Paingod and Other Delusions
- First edition cover
- Author: Harlan Ellison
- Cover artist: Jack Gaughan
- Language: English
- Genre: Science fiction
- Publisher: Pyramid Books
- Publication date: 1965
- Publication place: United States
- Media type: Print (paperback)
- Pages: 178
- ISBN: 0-515-03646-3
- OCLC: 4317819

= Paingod and Other Delusions =

Short story collection by Harlan Ellison

Paingod and Other Delusions is a collection of short stories by American writer Harlan Ellison. It was originally published in paperback in 1965 by Pyramid Books. Pyramid reissued the collection four times over the next fifteen years, with a new introduction added for a uniform edition of Ellison books in 1975. Ace Books issued an edition in 1983. The collection's only hardcover edition is The Fantasies of Harlan Ellison, which compiles it together with Ellison's "I Have No Mouth and I Must Scream".

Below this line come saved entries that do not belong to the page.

`config.mk`:
```
export PLATFORM = sky130hd
export DESIGN_NAME = pbc_power_boot
export DESIGN_NICKNAME = d
export VERILOG_FILES = /design/src/pbc_wake_sync.v /design/src/pbc_power_boot.v
export VERILOG_INCLUDE_DIRS = /design/src
export SDC_FILE = /design/constraint.sdc
export NUM_CORES = 1
export LEC_CHECK = 0
export ABC_AREA = 0
export ABC_CLOCK_PERIOD_IN_PS = 7400
export BUFFER_PORTS_ARGS = -buffer_cell sky130_fd_sc_hd__buf_4
export CORE_MARGIN = 5
export CORE_UTILIZATION = 50
export DETAILED_ROUTE_END_ITERATION = 7
export PLACE_DENSITY = 0.7
export SLEW_MARGIN = 20
export SYNTH_ARGS = -nofsm -noshare
export SYNTH_HDL_FRONTEND = slang
export SYNTH_SLANG_ARGS = --single-unit
```
`constraint.sdc`:
```
create_clock -name clock -period 7.4 [get_ports clock]
set_clock_uncertainty 0.1 [all_clocks]
set_input_delay 1.11 -clock clock [delete_from_list [all_inputs] [get_ports clock]]
set_output_delay 1.11 -clock clock [all_outputs]
set_load 0.005 [all_outputs]
```
`src/pbc_regs.vh`:
```
// Purpose: Constants for the power state and boot control unit
// Assumes: 40 MHz clock
// Notes:   Included by every design file of the block except the wake synchroniser
`ifndef PBC_REGS_VH
`define PBC_REGS_VH

// ----------------------------------------------------------------------
// Power states
// ----------------------------------------------------------------------
`define PBC_ST_ACTIVE     3'h0
`define PBC_ST_ENTER      3'h1
`define PBC_ST_SLEEP      3'h2
`define PBC_ST_DEEP       3'h3
`define PBC_ST_WARM       3'h4

// ----------------------------------------------------------------------
// Boot phases
// ----------------------------------------------------------------------
`define PBC_BT_IDLE       3'h0
`define PBC_BT_APPLET     3'h1
`define PBC_BT_IMAGE      3'h2
`define PBC_BT_HANDOVER   3'h3
`define PBC_BT_RUN        3'h4

// ----------------------------------------------------------------------
// Serial pin sharing select
// ----------------------------------------------------------------------
`define PBC_SER_SPI       2'h0
`define PBC_SER_UART      2'h1
`define PBC_SER_GPIO      2'h2

// ----------------------------------------------------------------------
// Timing
// ----------------------------------------------------------------------
`define PBC_CLK_HZ        40000000
`define PBC_ENTER_MAX_S   1
`define PBC_ENTER_CYCLES  (`PBC_ENTER_MAX_S * `PBC_CLK_HZ)
`define PBC_WARM_CYCLES   64

`endif

```
`src/pbc_wake_sync.v`:
```
// Purpose: Two-stage synchroniser with edge detect for one wake input
// Assumes: Single clock, asynchronous active-low reset
// Notes:   Only the second stage feeds the edge detector
`timescale 1ns/10ps
module pbc_wake_sync (
    // Clock and reset
    input  wire clock,
    input  wire rst_n,
    // Raw input and edge pulse
    input  wire raw_in,
    output reg  edge_pulse
);
    reg       meta_reg;
    reg       sync_reg;
    reg       last_reg;
    // Holds off detection until the pipe holds real pin values, so a high pin
    // at reset release is not taken for an edge
    reg [1:0] fill_reg;

    always @(posedge clock or negedge rst_n) begin
        if (!rst_n) begin
            meta_reg   <= 1'b0;
            sync_reg   <= 1'b0;
            last_reg   <= 1'b0;
            fill_reg   <= 2'h0;
            edge_pulse <= 1'b0;
        end else begin
            meta_reg   <= raw_in;
            sync_reg   <= meta_reg;
            last_reg   <= sync_reg;
            fill_reg   <= (fill_reg == 2'h3) ? 2'h3 : fill_reg + 2'h1;
            edge_pulse <= (fill_reg == 2'h3) && (sync_reg ^ last_reg);
        end
    end
endmodule // pbc_wake_sync

```
`src/pbc_power_boot.v`:
```
// Purpose: Power state unit and boot source control
// Assumes: 40 MHz always-on clock, asynchronous active-low reset
// Notes:   Outputs are registered; the boot sequence runs once per reset
// Function
// RULE_01: Always-on island keeps running; gated island has its own power switch.
// RULE_02: Sleep stops clocks of low-power always-on part and gated island.
// RULE_03: Sleep keeps all powered, clocks gated; PHY off, MAC on.
// RULE_04: Sleep wakes on host command, timer, or general-purpose input edge.
// RULE_05: Deep sleep powers off all but this unit, SRAM, analog, few I/O.
// RULE_06: Deep sleep ignores host wake; only timer or input edge wakes.
// RULE_07: Leaving sleep performs warm boot starting at wake detection.
// RULE_08: Sleep entry completes within one second of the sleep request.
// RULE_09: Active state may drop to lower power on traffic or host message.
// RULE_10: Strap selects firmware image from boot flash or host download.
// RULE_11: Flash boot starts reading over master port right after reset.
// RULE_12: Host boot takes management message packets through the slave port.
// RULE_13: Boot loads applet, then firmware image, then hands over CPU.
// RULE_14: Master port has one chip select, used only for flash boot.
// RULE_15: Slave port, UART and shared pins are mutually exclusive.
// RULE_16: After reset the unit is active, all powered, clocks running.
// RULE_17: Wake inputs are synchronised before edge detection.
`timescale 1ns/10ps
`include "pbc_regs.vh"
module pbc_power_boot #(
    parameter         N_WAKE        = 4,
    parameter integer ENTER_CYCLES  = `PBC_ENTER_CYCLES,
    parameter integer WARM_CYCLES   = `PBC_WARM_CYCLES
) (
    // Clock and reset
    input  wire              clock,
    input  wire              rst_n,
    // Straps
    input  wire              strap_host_boot,
    input  wire [1:0]        strap_serial_sel,
    // Power requests
    input  wire              sleep_req,
    input  wire              deep_req,
    input  wire              traffic_idle,
    input  wire              enter_done,
    // Wake sources
    input  wire              host_wake,
    input  wire              timer_wake,
    input  wire [N_WAKE-1:0] wake_pin,
    // Boot progress
    input  wire              applet_done,
    input  wire              image_done,
    input  wire              mgmt_msg_valid,
    // Island control
    output reg               island_gated_pwr_on,
    output reg               lp_clk_en,
    output reg               gated_clk_en,
    output reg               phy_pwr_on,
    output reg               mac_pwr_on,
    output reg               sram_retain,
    // State and boot
    output reg  [2:0]        power_state,
    output reg  [2:0]        boot_phase,
    output reg               boot_from_flash,
    output reg               flash_cs_n,
    output reg               flash_fetch_en,
    output reg               mgmt_msg_accept,
    output reg               cpu_release,
    output reg               warm_boot,
    // Serial sharing
    output reg               ser_spi_en,
    output reg               ser_uart_en,
    output reg               ser_gpio_en
);
    // ------------------------------------------------------------------
    // Wake synchronisers
    // ------------------------------------------------------------------
    wire [N_WAKE-1:0] wake_edge;
    genvar gi;
    generate
        for (gi = 0; gi < N_WAKE; gi = gi + 1) begin : g_wake
            pbc_wake_sync u_sync (
                .clock      (clock),
                .rst_n      (rst_n),
                .raw_in     (wake_pin[gi]),
                .edge_pulse (wake_edge[gi])
            ); // RULE_17
        end
    endgenerate

    // ------------------------------------------------------------------
    // Power state machine
    // ------------------------------------------------------------------
    reg  [2:0]  state_reg;
    reg  [2:0]  state_next;
    reg         deep_pend_reg;
    reg         deep_pend_next;
    reg  [31:0] cnt_reg;
    reg  [31:0] cnt_next;
    reg         strap_done_reg;
    reg         host_reg;
    wire        any_edge = |wake_edge;
    wire        go_low   = sleep_req | deep_req | traffic_idle; // RULE_09

    always @* begin
        state_next     = state_reg;
        deep_pend_next = deep_pend_reg;
        cnt_next       = cnt_reg;
        case (state_reg)
            `PBC_ST_ACTIVE: begin
                if (go_low) begin
                    state_next     = `PBC_ST_ENTER;
                    deep_pend_next = deep_req;
                    cnt_next       = 32'h0000_0000;
                end
            end
            `PBC_ST_ENTER: begin
                // Forced at the deadline so a stuck quiesce cannot hold us awake
                if (enter_done || cnt_reg >= ENTER_CYCLES - 1) begin // RULE_08
                    state_next = deep_pend_reg ? `PBC_ST_DEEP : `PBC_ST_SLEEP;
                end else begin
                    cnt_next = cnt_reg + 32'h0000_0001;
                end
            end
            `PBC_ST_SLEEP: begin
                if (host_wake || timer_wake || any_edge) begin // RULE_04
                    state_next = `PBC_ST_WARM; // RULE_07
                    cnt_next   = 32'h0000_0000;
                end
            end
            `PBC_ST_DEEP: begin
                // Host wake deliberately not looked at here
                if (timer_wake || any_edge) begin // RULE_06
                    state_next = `PBC_ST_WARM; // RULE_07
                    cnt_next   = 32'h0000_0000;
                end
            end
            `PBC_ST_WARM: begin
                if (cnt_reg >= WARM_CYCLES - 1) begin
                    state_next = `PBC_ST_ACTIVE;
                end else begin
                    cnt_next = cnt_reg + 32'h0000_0001;
                end
            end
            default: state_next = `PBC_ST_ACTIVE;
        endcase
    end

    always @(posedge clock or negedge rst_n) begin
        if (!rst_n) begin
            state_reg     <= `PBC_ST_ACTIVE; // RULE_16
            deep_pend_reg <= 1'b0;
            cnt_reg       <= 32'h0000_0000;
        end else begin
            state_reg     <= state_next;
            deep_pend_reg <= deep_pend_next;
            cnt_reg       <= cnt_next;
        end
    end

    // ------------------------------------------------------------------
    // Island controls
    // ------------------------------------------------------------------
    always @(posedge clock or negedge rst_n) begin
        if (!rst_n) begin
            island_gated_pwr_on <= 1'b1; // RULE_16
            lp_clk_en           <= 1'b1;
            gated_clk_en        <= 1'b1;
            phy_pwr_on          <= 1'b1;
            mac_pwr_on          <= 1'b1;
            sram_retain         <= 1'b0;
            power_state         <= `PBC_ST_ACTIVE;
            warm_boot           <= 1'b0;
        end else begin
            power_state         <= state_next;
            // Gated island loses power only in deep sleep
            island_gated_pwr_on <= (state_next != `PBC_ST_DEEP); // RULE_01 RULE_05
            lp_clk_en           <= (state_next != `PBC_ST_SLEEP) &&
                                   (state_next != `PBC_ST_DEEP); // RULE_02
            gated_clk_en        <= (state_next != `PBC_ST_SLEEP) &&
                                   (state_next != `PBC_ST_DEEP); // RULE_02 RULE_03
            phy_pwr_on          <= (state_next != `PBC_ST_SLEEP) &&
                                   (state_next != `PBC_ST_DEEP); // RULE_03
            mac_pwr_on          <= (state_next != `PBC_ST_DEEP); // RULE_03 RULE_05
            sram_retain         <= (state_next == `PBC_ST_DEEP); // RULE_05
            warm_boot           <= (state_next == `PBC_ST_WARM); // RULE_07
        end
    end

    // ------------------------------------------------------------------
    // Strap capture and boot sequence
    // ------------------------------------------------------------------
    reg  [2:0] boot_reg;
    reg  [2:0] boot_next;
    wire       flash_sel = strap_done_reg ? ~host_reg : ~strap_host_boot;

    always @* begin
        boot_next = boot_reg;
        case (boot_reg)
            `PBC_BT_IDLE:     boot_next = `PBC_BT_APPLET; // RULE_11
            `PBC_BT_APPLET:   if (applet_done) boot_next = `PBC_BT_IMAGE; // RULE_13
            `PBC_BT_IMAGE:    if (image_done) boot_next = `PBC_BT_HANDOVER; // RULE_13
            `PBC_BT_HANDOVER: boot_next = `PBC_BT_RUN; // RULE_13
            `PBC_BT_RUN:      boot_next = `PBC_BT_RUN;
            default:          boot_next = `PBC_BT_IDLE;
        endcase
    end

    always @(posedge clock or negedge rst_n) begin
        if (!rst_n) begin
            strap_done_reg  <= 1'b0;
            host_reg        <= 1'b0;
            boot_reg        <= `PBC_BT_IDLE;
            boot_phase      <= `PBC_BT_IDLE;
            boot_from_flash <= 1'b0;
            flash_cs_n      <= 1'b1;
            flash_fetch_en  <= 1'b0;
            mgmt_msg_accept <= 1'b0;
            cpu_release     <= 1'b0;
            ser_spi_en      <= 1'b0;
            ser_uart_en     <= 1'b0;
            ser_gpio_en     <= 1'b0;
        end else begin
            // Host boot strap caught once on the first edge after reset release; serial select strap followed every cycle
            if (!strap_done_reg) begin
                strap_done_reg <= 1'b1;
                host_reg       <= strap_host_boot; // RULE_10
            end
            boot_reg        <= boot_next;
            boot_phase      <= boot_next;
            boot_from_flash <= flash_sel; // RULE_10
            // Single chip select, only driven while flash boot loads
            flash_fetch_en  <= flash_sel && ((boot_next == `PBC_BT_APPLET) ||
                               (boot_next == `PBC_BT_IMAGE)); // RULE_11 RULE_14
            flash_cs_n      <= ~(flash_sel && ((boot_next == `PBC_BT_APPLET) ||
                               (boot_next == `PBC_BT_IMAGE))); // RULE_14
            mgmt_msg_accept <= ~flash_sel && mgmt_msg_valid &&
                               ((boot_reg == `PBC_BT_APPLET) ||
                                (boot_reg == `PBC_BT_IMAGE)); // RULE_12
            cpu_release     <= (boot_next == `PBC_BT_RUN) &&
                               (state_next == `PBC_ST_ACTIVE); // RULE_13
            // One-hot pin function select; unknown codes pick nothing
            ser_spi_en      <= (strap_serial_sel == `PBC_SER_SPI);  // RULE_15
            ser_uart_en     <= (strap_serial_sel == `PBC_SER_UART); // RULE_15
            ser_gpio_en     <= (strap_serial_sel == `PBC_SER_GPIO); // RULE_15
        end
    end
endmodule // pbc_power_boot

```
==> results of run 1 <==
==> placed cells by master (no fill, tap or decap), types with 2 or more instances in the layout <==
cell        count
nor4_1         10
a31oi_2         7
mux2i_1         2
a211oi_1        4
a41oi_1         5
or2_2           5
nand2_1        35
nor3_1          9
clkinvlp_4      3
nor2b_1         4
nor2_1         24
o21ai_0         8
a21oi_1        24
and2_1          5
nor4b_1         2
or4_1           3
clkbuf_8        9
inv_1          14
dfrtp_1        74
nand4_1        11
xor2_1          4
inv_6           2
and3_1         10
nand3_1         9
nand2b_1       16
dfstp_2         3
buf_4          40
a31oi_1        16
==> stage by stage <==
step                      hold slack (ps)  util (%)  std cells  setup slack (ps)
final                               256.7     59.27        481              4129
after global routing                264.5     59.27        481              3959
after CTS                           255.7     59.05        480              3902
after detailed placement            235.8     56.15        464              3575
after global placement              233.7     56.15        464              3658
after floorplan                     231.2         -        345              4432
==> cells by family after synthesis <==
family / count (synthesis) / synth area share [%]
DFF: 77 / 55.01
adders and majority gates: 1 / 0.3564
muxes: 2 / 0.5704
and+or+nand+nor: 152 / 23.42
AOI/OAI and AO/OA: 76 / 14.97
xor gates and xnor gates: 5 / 1.248
buffers and inverters: 31 / 4.314
other: 1 / 0.1068
==> synth_stat cells (2+ instances only) <==
library cell / count / area share (%)
dfrtp_1: 74 / 53
nand2_1: 35 / 3.7
a21oi_1: 24 / 3.4
nor2_1: 24 / 2.6
a31oi_1: 16 / 2.9
nand2b_1: 16 / 2.9
inv_1: 14 / 1.5
nand4_1: 11 / 2.0
and3_1: 10 / 1.8
clkbuf_1: 10 / 1.1
nor3_1: 10 / 1.4
nor4_1: 10 / 1.8
nand3_1: 9 / 1.3
o21ai_0: 8 / 1.1
a31oi_2: 7 / 2.5
a41oi_1: 5 / 1.2
and2_1: 5 / 0.89
or2_2: 5 / 0.89
a211oi_1: 4 / 0.86
nor2b_1: 4 / 0.71
xor2_1: 4 / 1.0
buf_4: 3 / 0.64
buf_6: 3 / 0.96
dfstp_2: 3 / 2.2
or4_1: 3 / 0.64
mux2i_1: 2 / 0.57
nor4b_1: 2 / 0.50
==> per-layer routing <==
metal / up-vias / wire [um] / part of all wire, % / track usage [%]
li1: 1312 / - / - / -
met1: 1320 / 3482 / 47 / 25.62
met2: 66 / 3351 / 45 / 27.14
met3: 11 / 422 / 5.7 / 4.167
met4: 0 / 136 / 1.8 / 8.905
met5: - / 0 / 0 / 0
==> power by group through the flow <==
stage                     Clock, mW  Combinational (mW)  Sequential [mW]
after floorplan                   0               0.296            0.489
after global placement            0               0.373            0.497
after detailed placement          0               0.379            0.498
after CTS                     0.328               0.382            0.490
after global routing          0.349               0.437            0.494
final                         0.321               0.397            0.489
==> worst max path at each step <==
stage                                  from                      end  slack [ps]  cells past startpoint
floorplan                        timer_wake  cnt_reg[12]$_DFFE_PN0P_        4430                      9
global placement                 timer_wake   cnt_reg[1]$_DFFE_PN0P_        3660                      8
detailed placement               timer_wake  cnt_reg[20]$_DFFE_PN0P_        3580                      8
CTS                 cnt_reg[20]$_DFFE_PN0P_   cnt_reg[6]$_DFFE_PN0P_        3900                      7
global route        cnt_reg[20]$_DFFE_PN0P_   cnt_reg[1]$_DFFE_PN0P_        3960                      8
finish              cnt_reg[20]$_DFFE_PN0P_   cnt_reg[1]$_DFFE_PN0P_        4130                      8
==> final cells by class <==
type                       count  area share, %
sequential                    77          47.68
multi-input combinational    237          35.38
timing repair buffer          41          7.787
clock buffer                  10          3.152
tap                           96          2.967
clock inverter                 6          1.731
inverter                      14          1.298
==> impl_results.md, run 1 <==
* Status: complete, no violations
* Io pins at 39
* Core area at 0.006832 mm2
* Switch Pwr at 0.4493 mW
* Max reg flops at 32
* Relative max-transition margin at 36.57%
* Die span in y at 93.78 um
* Final Hold Viols at 0
* Flop pwr share at 40.5%
* Pre-antenna DRT Iters at 4
* Layout cells sized above 1 at 19.74%
* Max-Cap Viols at 0
* Largest net degree at the start of global routing at 78
* Hold depth at 0
* Synth Warn # at 0
* Vias at 2709
* Vias in the first global route at 2633
* Setup TNS at 0 ps
* CTS tree: yes
* Syn nets at 364
* Routed wire per std cell at 15.37 um
* Req. time, crit path at 7580 ps
* FF+latch count, synth at 77
* Setup violations, final at 0
* FF-to-FF End: cnt_reg[1]$_DFFE_PN0P_
* Fillers at 596
* Multi-input gate area at 0.001433 mm2
* Synth Flop Type: dfrtp_1
* Register area share after synthesis at 55.01%
* Data arrival, critical path at 3450 ps
* Worst Setup Start Kind: flop
* CTS Buf Count at 9
* Setup crit end kind: flop
* First-pass GRT wire length at 12710 um
* Root Buffer: clkbuf_8
* Diode count at 0
* Gate power share at 32.9%
* CTS hold repair buffers at 0
* R2R Setup Slk at 4130 ps
* GPL Wtd Cong at 0.8172
* Slew Viols, Final at 0
* Syn-to-layout area delta at 15.37%
* Starting DRT DRC Count at 157
* Horiz. Die Dim at 93.78 um
* Reg2reg start: cnt_reg[20]$_DFFE_PN0P_
* Switching share of total power at 37.24%
* # DRC at 0
* Post-synth EDFFs at 0
* Worst vdd ir at 0.0001479 V
* Post-route ant nets at 0
* Vias per inst at 5.632
* Measured slew at the worst slew-check pin at 951.4 ps
* Unrepaired setup endpoints after global routing: no
* Max Buffers Root-to-Sink at 2
* Die area at 0.008795 mm2
* Async set-reset flop share out of synthesis at 100.0%
* Synth cell types at 51
* Clock Power Share at 26.6%
* Worst Hold End: g_wake[1].u_sync.sync_reg$_DFF_PN0_
* Post-DP Area at 0.003836 mm2
* PwrDens at 298.0 mW/mm2
* Seq. cell area at 0.001931 mm2
* Delay-heaviest family, CP: simple AND/OR/NAND/NOR gates
* Overall Global Routing Usage at 18.41%
* Mean cell area of the mapped netlist at 10.17 um2
* Final #Nets at 399
* Initial Utilization at 51.37%
* Post-Synthesis Cells at 345
* Setup Fix Bufs, Post-CTS at 0
* Routed WL at 7394 um
* FP Rows at 30
* H-tree Lvls at 3
* R2R cell count at 8
* Static leakage at 1.773 nW
* Tcrit/Tclk final at 44.20%
* CP bufs+invs at 1
* GRT Residual Overflow at 0
* # resized after CTS at 0
* DP HPWL at 4900 um
* Post-synthesis cell area at 0.003510 mm2
* Design area at 0.004049 mm2
* Post-route minimum period at 3271 ps
* CP max-delay cell: and2_1
* Critical path, cell by cell: or3_1 > or4b_1 > a311oi_2 > a21boi_2 > nor2_1 > and2_1 > buf_8 > mux2i_1
* Skew-Pair Late Insertion Delay at 360 ps
* IO Port Bufs at 38
* Critical-path maximum fanout at 14
* Peak Freq at 305.8 MHz
* Clock transition at the registers of the reported paths at 80 ps
* Total power at 1.207 mW
* Beginning of the worst hold path: g_wake[1].u_sync.meta_reg$_DFF_PN0_
* CP peak stage delay at 550 ps
* Clock sinks at 77
* Worst hold path class: flop to flop
* Initial antenna violation count at 0
* Setup CP Type: flop to flop
* Internal power at 0.7573 mW
No activity file was read; power rests on OpenSTA's default activity.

The general theme that runs through each of these stories is the rejection of the establishment and the fight of the individual against a corrupt authority. "Repent, Harlequin!" Said the Ticktockman", winner of the 1966 Hugo Award, the 1965 Nebula Award and the 2015 Prometheus Hall of Fame Award, as well as being one of the most reprinted stories in the English language, "Wanted In Surgery", and "The Crackpots" are particularly famous examples of this theme in Ellison's work.

==Contents==

- Introduction (1965): "Spero Meliora: From the Vicinity of Alienation"
- New Introduction (1975 and later editions): "Your Basic Crown of Thorns"
- "Paingod"
- ""Repent, Harlequin!" Said the Ticktockman"
- "The Crackpots"
- "Sleeping Dogs"
- "Bright Eyes"
- "The Discarded"
- "Wanted In Surgery"
- "Deeper Than the Darkness"

==Reception==
Spider Robinson, reviewing the 1975 reissue, noted that the stories came from an early stage of Ellison's career, describing the concepts as "striking and brilliant" but finding that "the craft, the execution of those ideas, might best be described as impulsive".